Gloria y tragedia de la ciencia histórica
Acaso sea este duro contraste que se establece en el espíritu de cada historiador —de cada hombre en tanto que tal— entre este ciclópeo ejercicio de la conciencia histórica y el minucioso menester de la investigación, lo que configura la proteica naturaleza de la actitud histórica; dos caras hay en ella, en efecto, que reclaman esfuerzo parejo aunque de desigual trascendencia, porque la actitud histórica no es tal sino cuando se la realiza como conciencia y como ciencia; en cada una de ellas se ejercitan capacidades muy diversas y se tiende hacia objetivos muy distintos; en cuanto ciencia, aspira a una máxima objetividad, fundamentada en prueba minuciosa; en cuanto conciencia, procura que los elementos se incorporen en una estructura poseedora de un sentido que no se encuentra en los testimonios y que sólo aparece cuando el dato se funde en un complejo organizado según un esquema intelectivo. Estrechamente dependiente de la vida creadora y multiforme cuya experiencia personal obra en el historiador, la actitud histórica proyecta sobre la reconstrucción del mero dato, inevitablemente, intereses y tendencias que corresponden a la pura subjetividad; mientras lucha por liberarse de ellas perfecciona su capacidad instrumental; pero cuando ahonda la búsqueda del sentido profundo de los datos que se le ofrecen, se aleja de ese ideal científico tan trabajosamente elaborado a lo largo de la Edad Moderna. Es, pues, duro su sino; sólo como conciencia del ser histórico alcanza esa significación trascendental que sólo comparte con la especulación filosófica, pero esta significación para la vida, esta proximidad de la conciencia activa incide sobre su objetividad y mantiene en constante peligro su presunto rigor: la gloria y la tragedia de la actitud histórica reside en esta necesaria ejercitación bifronte del espíritu.

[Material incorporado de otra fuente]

### src/lfs_pkg.sv
// Behaviour
// - Each channel watches its lead-open input and raises a line fault flag while the break is present.
// - A control bit switches line fault detection on or off, and while off no fault is flagged.
// - After a fault the channel's measured value stays blocked for a settable hold-off delay.
// - With an external cold junction the hold-off setting runs 0 to 250 steps of 160 ms each.
// - With an internal cold junction the hold-off setting runs 0 to 250 steps of 240 ms each.
// - With an internal cold junction a set ratio of thermocouple to compensation measurements drives the measurement schedule.
// - Slot status bits are discrete inputs at 2048 (raw) or 14001 (one-based) plus eight times slot plus bit.
// - Bit 1 of each channel word carries the blocked flag, 0 for OK and 1 during a fault or its hold-off.
// - The low four bits of each 16-bit channel word carry status, left out when scaling is outside 10000 to 50000.
package lfs_pkg;
    localparam int unsigned CLK_KHZ           = 200000;
    localparam int unsigned STEP_EXT_MS       = 160;
    localparam int unsigned STEP_INT_MS       = 240;
    localparam int unsigned STEP_EXT_CYCLES   = STEP_EXT_MS * CLK_KHZ;
    localparam int unsigned STEP_INT_CYCLES   = STEP_INT_MS * CLK_KHZ;
    localparam int unsigned MEAS_PERIOD_US    = 1000;
    localparam int unsigned MEAS_CYCLES       = MEAS_PERIOD_US * CLK_KHZ / 1000;
    localparam logic [7:0]  HOLDOFF_MAX       = 8'hFA;
    localparam logic [15:0] SCALE_MIN         = 16'h2710;
    localparam logic [15:0] SCALE_MAX         = 16'hC350;
    localparam logic [15:0] DI_BASE_RAW       = 16'h0800;
    localparam logic [15:0] DI_BASE_ONE       = 16'h36B1;
    localparam int unsigned FAULT_BIT         = 1;
    localparam int unsigned STATUS_BITS       = 4;
    // register byte offsets
    localparam logic [7:0]  OFS_CTRL          = 8'h00;
    localparam logic [7:0]  OFS_STATUS        = 8'h04;
    localparam logic [7:0]  OFS_DI_ADDR       = 8'h08;
    localparam logic [7:0]  OFS_SCALE         = 8'h0C;
    localparam logic [7:0]  OFS_CHAN0         = 8'h20;
    // control and status register fields
    localparam int unsigned CTRL_LFD_EN       = 0;
    localparam int unsigned CTRL_CJ_INT       = 1;
    localparam int unsigned CTRL_HOLD_LSB     = 8;
    localparam int unsigned CTRL_RATIO_LSB    = 16;
    localparam int unsigned STATUS_BLK_LSB    = 16;
    // reset values
    localparam logic        RST_LFD_EN        = 1'b1;
    localparam logic        RST_CJ_INT        = 1'b0;
    localparam logic [7:0]  RST_HOLDOFF       = 8'h0A;
    localparam logic [7:0]  RST_RATIO         = 8'h01;
    localparam logic [15:0] RST_SCALE         = 16'hC350;
endpackage : lfs_pkg

### src/lfs_top.sv
`timescale 1ns/1ps
`default_nettype none
module lfs_top #(
    parameter int unsigned N_CH        = 8,
    parameter int unsigned SLOT        = 0,
    parameter int unsigned STEP_EXT    = lfs_pkg::STEP_EXT_CYCLES,
    parameter int unsigned STEP_INT    = lfs_pkg::STEP_INT_CYCLES,
    parameter int unsigned MEAS_PERIOD = lfs_pkg::MEAS_CYCLES
) (
    input  wire logic              CLK,
    input  wire logic              SYS_RST,
    input  wire logic [7:0]        AVS_ADDRESS,
    input  wire logic              AVS_READ,
    input  wire logic              AVS_WRITE,
    input  wire logic [31:0]       AVS_WRITEDATA,
    input  wire logic [3:0]        AVS_BYTEENABLE,
    output var  logic [31:0]       AVS_READDATA,
    output var  logic              AVS_WAITREQUEST,
    input  wire logic [N_CH-1:0]   LEAD_OPEN,
    input  wire logic              SAMPLE_VALID,
    input  wire logic [2:0]        SAMPLE_CHAN,
    input  wire logic [15:0]       SAMPLE_DATA,
    output var  logic [N_CH-1:0]   LINE_FAULT,
    output var  logic [N_CH-1:0]   VALUE_BLOCKED,
    output var  logic              MEAS_START,
    output var  logic              MEAS_IS_CJC
);
    // configuration
    logic        lfd_en_reg;
    logic        cj_int_reg;
    logic [7:0]  holdoff_reg;
    logic [7:0]  ratio_reg;
    logic [15:0] scale_reg;
    logic [7:0]  holdoff_next;

    // bus slave
    logic        wait_reg;
    logic [31:0] rdata_reg;
    logic [31:0] rdata_next;
    logic        wr_take;
    logic        rd_take;
    logic        sel_ctrl;
    logic        sel_status;
    logic        sel_di;
    logic        sel_scale;
    logic        sel_chan;
    logic [2:0]  chan_idx;
    logic        chan_ok;

    // timing
    logic [31:0] step_cnt_reg;
    logic [31:0] step_len;
    logic        step_tick;
    logic [31:0] meas_cnt_reg;
    logic        meas_tick;
    logic [7:0]  tc_cnt_reg;
    logic        cjc_due;

    // per channel
    logic [N_CH-1:0] sync1_reg;
    logic [N_CH-1:0] sync2_reg;
    logic [N_CH-1:0] fault_now;
    logic [N_CH-1:0] blocked_reg;
    logic [N_CH-1:0] fault_reg;
    logic [15:0]     word_arr [N_CH];
    logic            status_on;
    logic [15:0]     di_raw;
    logic [15:0]     di_one;

    assign wr_take    = AVS_WRITE && !wait_reg;
    assign rd_take    = AVS_READ && wait_reg;
    assign sel_ctrl   = AVS_ADDRESS == lfs_pkg::OFS_CTRL;
    assign sel_status = AVS_ADDRESS == lfs_pkg::OFS_STATUS;
    assign sel_di     = AVS_ADDRESS == lfs_pkg::OFS_DI_ADDR;
    assign sel_scale  = AVS_ADDRESS == lfs_pkg::OFS_SCALE;
    assign chan_idx   = 3'((AVS_ADDRESS - lfs_pkg::OFS_CHAN0) >> 2);
    assign sel_chan   = AVS_ADDRESS >= lfs_pkg::OFS_CHAN0 && AVS_ADDRESS[1:0] == 2'h0;
    assign chan_ok    = sel_chan && 32'(chan_idx) < N_CH
                        && AVS_ADDRESS < 8'(lfs_pkg::OFS_CHAN0 + 8'(4 * N_CH));

    // settings above the documented top step are clamped rather than wrapped
    assign holdoff_next = (AVS_WRITEDATA[lfs_pkg::CTRL_HOLD_LSB +: 8] > lfs_pkg::HOLDOFF_MAX)
                          ? lfs_pkg::HOLDOFF_MAX
                          : AVS_WRITEDATA[lfs_pkg::CTRL_HOLD_LSB +: 8];

    // bit address of this slot's bit 0; the master adds the bit number
    assign di_raw = 16'(lfs_pkg::DI_BASE_RAW + 16'(8 * SLOT));
    assign di_one = 16'(lfs_pkg::DI_BASE_ONE + 16'(8 * SLOT));

    assign status_on = scale_reg >= lfs_pkg::SCALE_MIN
                       && scale_reg <= lfs_pkg::SCALE_MAX;

    always_comb begin
        rdata_next = 32'h0000_0000;
        if (sel_ctrl) begin
            rdata_next[lfs_pkg::CTRL_LFD_EN]         = lfd_en_reg;
            rdata_next[lfs_pkg::CTRL_CJ_INT]         = cj_int_reg;
            rdata_next[lfs_pkg::CTRL_HOLD_LSB +: 8]  = holdoff_reg;
            rdata_next[lfs_pkg::CTRL_RATIO_LSB +: 8] = ratio_reg;
        end else if (sel_status) begin
            rdata_next[N_CH-1:0]                          = fault_reg;
            rdata_next[lfs_pkg::STATUS_BLK_LSB +: N_CH]   = blocked_reg;
        end else if (sel_di) begin
            rdata_next = {di_one, di_raw};
        end else if (sel_scale) begin
            rdata_next[15:0] = scale_reg;
        end else if (chan_ok) begin
            rdata_next[15:0] = word_arr[chan_idx];
        end
    end

    // one wait state: request seen, then answered with waitrequest low
    always_ff @(posedge CLK) begin
        if (SYS_RST) begin
            wait_reg  <= 1'b1;
            rdata_reg <= 32'h0000_0000;
        end else begin
            wait_reg <= !((AVS_READ || AVS_WRITE) && wait_reg);
            if (rd_take) begin
                rdata_reg <= rdata_next;
            end
        end
    end

    always_ff @(posedge CLK) begin
        if (SYS_RST) begin
            lfd_en_reg  <= lfs_pkg::RST_LFD_EN;
            cj_int_reg  <= lfs_pkg::RST_CJ_INT;
            holdoff_reg <= lfs_pkg::RST_HOLDOFF;
            ratio_reg   <= lfs_pkg::RST_RATIO;
            scale_reg   <= lfs_pkg::RST_SCALE;
        end else if (wr_take) begin
            if (sel_ctrl && AVS_BYTEENABLE[0]) begin
                lfd_en_reg <= AVS_WRITEDATA[lfs_pkg::CTRL_LFD_EN];
                cj_int_reg <= AVS_WRITEDATA[lfs_pkg::CTRL_CJ_INT];
            end
            if (sel_ctrl && AVS_BYTEENABLE[1]) begin
                holdoff_reg <= holdoff_next;
            end
            if (sel_ctrl && AVS_BYTEENABLE[2]) begin
                ratio_reg <= AVS_WRITEDATA[lfs_pkg::CTRL_RATIO_LSB +: 8];
            end
            if (sel_scale && AVS_BYTEENABLE[0]) begin
                scale_reg[7:0] <= AVS_WRITEDATA[7:0];
            end
            if (sel_scale && AVS_BYTEENABLE[1]) begin
                scale_reg[15:8] <= AVS_WRITEDATA[15:8];
            end
        end
    end

    // hold-off step length follows the cold junction choice
    assign step_len  = cj_int_reg ? STEP_INT : STEP_EXT;
    assign step_tick = step_cnt_reg >= step_len - 32'd1;
    assign meas_tick = meas_cnt_reg >= MEAS_PERIOD - 32'd1;
    assign cjc_due   = cj_int_reg && tc_cnt_reg >= ratio_reg;

    always_ff @(posedge CLK) begin
        if (SYS_RST) begin
            step_cnt_reg <= 32'h0000_0000;
            meas_cnt_reg <= 32'h0000_0000;
        end else begin
            step_cnt_reg <= step_tick ? 32'h0000_0000 : step_cnt_reg + 32'd1;
            meas_cnt_reg <= meas_tick ? 32'h0000_0000 : meas_cnt_reg + 32'd1;
        end
    end

    // every ratio thermocouple cycles one compensation cycle is slotted in
    always_ff @(posedge CLK) begin
        if (SYS_RST) begin
            tc_cnt_reg  <= 8'h00;
            MEAS_START  <= 1'b0;
            MEAS_IS_CJC <= 1'b0;
        end else begin
            MEAS_START <= meas_tick;
            if (meas_tick) begin
                MEAS_IS_CJC <= cjc_due;
                tc_cnt_reg  <= cjc_due ? 8'h00 : (tc_cnt_reg == 8'hFF ? 8'hFF : tc_cnt_reg + 8'h01);
            end
        end
    end

    genvar g;
    generate
        for (g = 0; g < N_CH; g++) begin : g_ch
            logic [7:0]  hold_cnt_reg;
            logic [15:0] raw_reg;
            logic        hold_left;

            assign fault_now[g] = lfd_en_reg && sync2_reg[g];
            assign hold_left    = hold_cnt_reg != 8'h00;

            always_ff @(posedge CLK) begin
                if (SYS_RST) begin
                    sync1_reg[g] <= 1'b0;
                    sync2_reg[g] <= 1'b0;
                end else begin
                    sync1_reg[g] <= LEAD_OPEN[g];
                    sync2_reg[g] <= sync1_reg[g];
                end
            end

            // a step may be partly gone when counting starts, so the wait
            // is up to one step shorter than the setting times the step
            always_ff @(posedge CLK) begin
                if (SYS_RST) begin
                    hold_cnt_reg   <= 8'h00;
                    blocked_reg[g] <= 1'b0;
                end else if (fault_now[g]) begin
                    hold_cnt_reg   <= holdoff_reg;
                    blocked_reg[g] <= 1'b1;
                end else if (!lfd_en_reg) begin
                    hold_cnt_reg   <= 8'h00;
                    blocked_reg[g] <= 1'b0;
                end else begin
                    if (step_tick && hold_left) begin
                        hold_cnt_reg <= hold_cnt_reg - 8'h01;
                    end
                    blocked_reg[g] <= hold_left;
                end
            end

            always_ff @(posedge CLK) begin
                if (SYS_RST) begin
                    raw_reg <= 16'h0000;
                end else if (SAMPLE_VALID && SAMPLE_CHAN == 3'(g)) begin
                    raw_reg <= SAMPLE_DATA;
                end
            end

            // while blocked the value field reads zero, the status stays
            always_comb begin
                word_arr[g] = blocked_reg[g] ? 16'h0000 : raw_reg;
                if (status_on) begin
                    word_arr[g][lfs_pkg::STATUS_BITS-1:0]  = 4'h0;
                    word_arr[g][lfs_pkg::FAULT_BIT]        = blocked_reg[g];
                end
            end
        end
    endgenerate

    always_ff @(posedge CLK) begin
        if (SYS_RST) begin
            fault_reg     <= '0;
            LINE_FAULT    <= '0;
            VALUE_BLOCKED <= '0;
        end else begin
            fault_reg     <= fault_now;
            LINE_FAULT    <= fault_now;
            // fault_now joins in so the output never trails the fault flag
            VALUE_BLOCKED <= blocked_reg | fault_now;
        end
    end

    assign AVS_READDATA    = rdata_reg;
    assign AVS_WAITREQUEST = wait_reg;
endmodule : lfs_top
`default_nettype wire

### config.mk
export PLATFORM = sky130hd
export DESIGN_NAME = lfs_top
export DESIGN_NICKNAME = d
export VERILOG_FILES = /design/src/lfs_pkg.sv /design/src/lfs_top.sv
export SDC_FILE = /design/constraint.sdc
export NUM_CORES = 1
export LEC_CHECK = 0
export ABC_AREA = 1
export BUFFER_PORTS_ARGS = -buffer_cell sky130_fd_sc_hd__buf_4
export CORE_MARGIN = 2
export CORE_UTILIZATION = 65
export DETAILED_ROUTE_END_ITERATION = 8
export PLACE_DENSITY = 0.92
export SLEW_MARGIN = 20
export SYNTH_ARGS = -nofsm -noshare
export SYNTH_HDL_FRONTEND = slang
export SYNTH_SLANG_ARGS = --single-unit
### constraint.sdc
create_clock -name CLK -period 3.8 [get_ports CLK]
set_input_delay 0.76 -clock CLK [delete_from_list [all_inputs] [get_ports CLK]]
set_output_delay 0.76 -clock CLK [all_outputs]
set_load 0.1 [all_outputs]
==> results of run 1 <==
==> layout by cell type, fill, tap and decap left out, types with 4 or more instances in the layout <==
cell	synthesis	final
nor2_2	5	5
xnor2_1	16	16
clkbuf_16	0	41
o31ai_1	8	8
dfxtp_1	366	366
conb_1	1	23
nand3_1	105	105
nor4_1	5	5
o41ai_1	12	12
nand2_1	280	280
nor3_2	4	4
nor2_1	422	422
nor3b_1	7	7
o211ai_1	17	17
a21oi_1	250	250
nand2_4	9	9
inv_2	4	4
o21ai_1	4	4
inv_1	216	215
o22ai_1	60	60
o21ai_0	211	211
nand2_2	6	6
buf_4	8	135
clkbuf_1	65	10
nor3_1	27	27
or2_2	4	4
o21ai_2	4	4
nand4_1	39	39
clkbuf_8	0	9
xor2_1	50	50
clkinv_1	12	12
ha_1	35	35
==> per-layer routing <==
metal  up-vias  GRT usage  part of all wire
li1       7863          -                 -
met1      7836      0.440              0.35
met2      1268      0.603              0.45
met3       356     0.0994              0.13
met4         4      0.259             0.074
met5         -     0.0152            0.0011
==> worst min path at each step <==
stage                  from           end  slack, ps  depth (start not counted)
2_1_floorplan  sync1_reg[0]  sync2_reg[0]        390                          2
3_3_place_gp   sync1_reg[7]  sync2_reg[7]        390                          2
3_5_place_dp   sync1_reg[4]  sync2_reg[4]        390                          2
4_1_cts        sync1_reg[4]  sync2_reg[4]        400                          2
5_1_grt        sync1_reg[6]  sync2_reg[6]        420                          2
6_report       sync1_reg[4]  sync2_reg[4]        400                          2
==> area by class of cell <==
type / count / area [um^2] / area share
clock buffer: 60 / 1190 / 0.0618
clock inverter: 5 / 77.6 / 0.00404
inverter: 232 / 873 / 0.0455
multi-input combinational: 1636 / 8280 / 0.431
sequential: 366 / 7330 / 0.382
tap: 335 / 419 / 0.0218
timing repair buffer: 136 / 1030 / 0.0538
==> kinds of logic (layout without fill, tap and decap cells) <==
logic type / count (synthesis) / after routing / share of synthesized area
AOI/OAI and AO/OA: 588 / 588 / 0.190
adders and majority gates: 35 / 35 / 0.0259
buffers and inverters: 341 / 433 / 0.0814
and+or+nand+nor: 924 / 924 / 0.235
xor gates and xnor gates: 66 / 66 / 0.0342
other: 1 / 23 / 0.000222
DFF: 366 / 366 / 0.434
==> power by group through the flow <==
stage	clock (mW)	combinational [mW]	sequential [mW]
CTS	3.78	3.26	4.60
global placement	0	3.01	4.65
detailed placement	0	3.20	4.67
floorplan	0	2.37	4.77
finish	3.80	3.37	4.63
global route	3.95	3.68	4.66
==> worst min-delay path, delay by kind of cell (launching register included) <==
kind / cells / cell delay [ps]
DFF: 1 / 290
and+or+nand+nor: 1 / 30
buffers and inverters: 1 / 40
==> through the flow <==
step                setup slack, ps   util  total power, mW
floorplan                      1630      -             7.13
global placement                840  0.696             7.66
detailed placement              781  0.696             7.87
CTS                            1040  0.745             11.6
global route                    841  0.745             12.3
finish                         1000  0.745             11.8
==> metrics.txt, run 1 <==
outcome finished, final reports clean; TritonCTS Sinks ~370; total half-perimeter wirelength after legalization and detailed placement ~34 mm; clock latency reported for the late side of the worst-skew pair 550 ps; Boundary Pins ~130; list of most frequent post-synthesis cells 422 x nor2_1, 366 x dfxtp_1, 280 x nand2_1; RSZ-0062 raised after global routing no; post-synth top area share 0.434; overflow left after global routing 0; Initial DRC Count 3099; count of antenna diodes in the layout 0; switching share of power 0.350; CP Depth 11; CP startpoint cj_int_reg; dominant cell type by area after synthesis dfxtp_1; Critical R2R Capture g_ch[2].hold_cnt_reg[2]; Post-route DRC 0; floorplan die height roughly 170 um; Net Sw Power ~4.1 mW; ys async rst share 0; wire length per cell after detailed routing about 19 um; initial antenna violation count 1; total die area 27300 um^2; final instance area roughly 19000 um^2; register bit count reported by yosys ~370; aggregate global-route resource usage 0.377; post-synthesis instance total approximately 2300; worst setup slack for register-to-register paths about 1000 ps; Post-Place Cells about 2700; transition time at the pin with the least slew margin 882 ps; Placed Instance Area approximately 18000 um^2; number of nets with antenna violations after detailed routing 0; dominant register cell in the synthesized netlist dfxtp_1; Syn Area/Cell around 7.3 um^2; number of failing hold endpoints at the final stage 0; capturing instance or port of the critical path g_ch[2].hold_cnt_reg[2]; delay contributed by the slowest stage of the critical path around 530 ps; final-layout worst hold slack around 400 ps; routed vias roughly 17000; LEAKAGE between 8 and 9 nW; number of max-slew violations in the final report 0; Largest delay share family, worst path simple AND/OR/NAND/NOR gates; # Post-CTS Setup Buffers 0; maximum achievable frequency ~360 MHz; slowest cell on the critical path dfxtp_1; cells along the critical path inv_1 > ha_1 > a21o_1 > a21oi_1 > o21ai_0 > o21ai_2 > nand2_8 > nand2_2 > nand2_1 > nand2_1 > a21oi_1; Period Utilization, post-route 0.737; number of warnings reported in the yosys synthesis log 0; number of global-route vias before repair 16400; Combinational Power Share 0.285; Cell Int Power 7.67 mW; leading post-synthesis cells by cell area dfxtp_1 43%, nor2_1 9.4%, a21oi_1 7.4%; htree depth 2; routed wire length ~53 mm; required time at the endpoint of the critical path around 4200 ps; clock tree from TritonCTS built; Net count, final between 2000 and 3000; Mapped Area 16900 um^2; element type at the critical path start register; type of the tightest min-delay check reg2reg; number of unique standard cell types used by synthesis 52; Core ar. 25800 um^2; clock tree root buffer cell clkbuf_16; global-route wire length before repair ~80 mm; launch point of the worst reg-to-reg path cj_int_reg; number of fillers in the final layout about 1800; Die Width ~170 um; proportion of synthesized chip area in sequential cells 0.434; most common cell in the netlist nor2_1; count of input and output buffers around 110; worst relative slew slack 0.412; count of TritonRoute iterations in the first routing pass 7; cts repair resizes 0; Crit Path Category reg2reg; Clock power frac 0.322; last weighted congestion value of the routability-driven placer 0.959; Setup crit end kind register; Post-synth EDFFs 0; number of buffers inserted during clock tree synthesis 38; fraction of power consumed by sequential logic 0.393; number of flip-flops under the largest register name around 130; layout cell share with drive strength beyond 1 0.0986; Worst EP arrival approximately 3200 ps; layout overhead on the synthesized area 13.6%; final number of setup-violating endpoints 0; setup tns final 0 ps; Final min period 2800 ps; max-capacitance violation count 0; initial standard-cell utilization of the core 0.656; Bufs and invs on worst path 1; clock buffer depth 3; number of placement rows 59; Post-Layout Cell Count 2770; worst reg-to-reg path cell count 11; worst-case clock skew between 20 and 30 ps; IR drop worst, VDD about 0.0006 V; highest net fanout along the worst path 11; largest net degree at the start of global routing approximately 100; detailed-route vias per instance 6.26; CTS hold repair buffers 0; clock input transition at the sequential cells of the worst setup and hold paths roughly 60 ps; Power per Cell Area 615 nW/um^2
Note: power is estimated with default switching activity, not from simulation.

Porque el dilema es insoluble y las dos dimensiones a ejercitar difícilmente conciliables. El tema decisivo de la meditación historiográfica será por mucho tiempo esta posibilidad de lograr una objetividad de la comprensión, una objetividad de lo que no se da sino en el campo de la intelección, y en él trabaja ya la reflexión filosófica y el pensamiento histórico modernos. Entre tanto, la intuición genial ha realizado ya, algunas veces, en los momentos de plenitud de la ciencia histórica, esa difícil conciliación de opuestos, y acaso de estos duros tiempos surja de nuevo. Le falta a nuestro tiempo un retorno a la experiencia histórica y es lícito aguardar que nuevos Heródotos realicen otra vez la prodigiosa conjunción de experiencia y saber.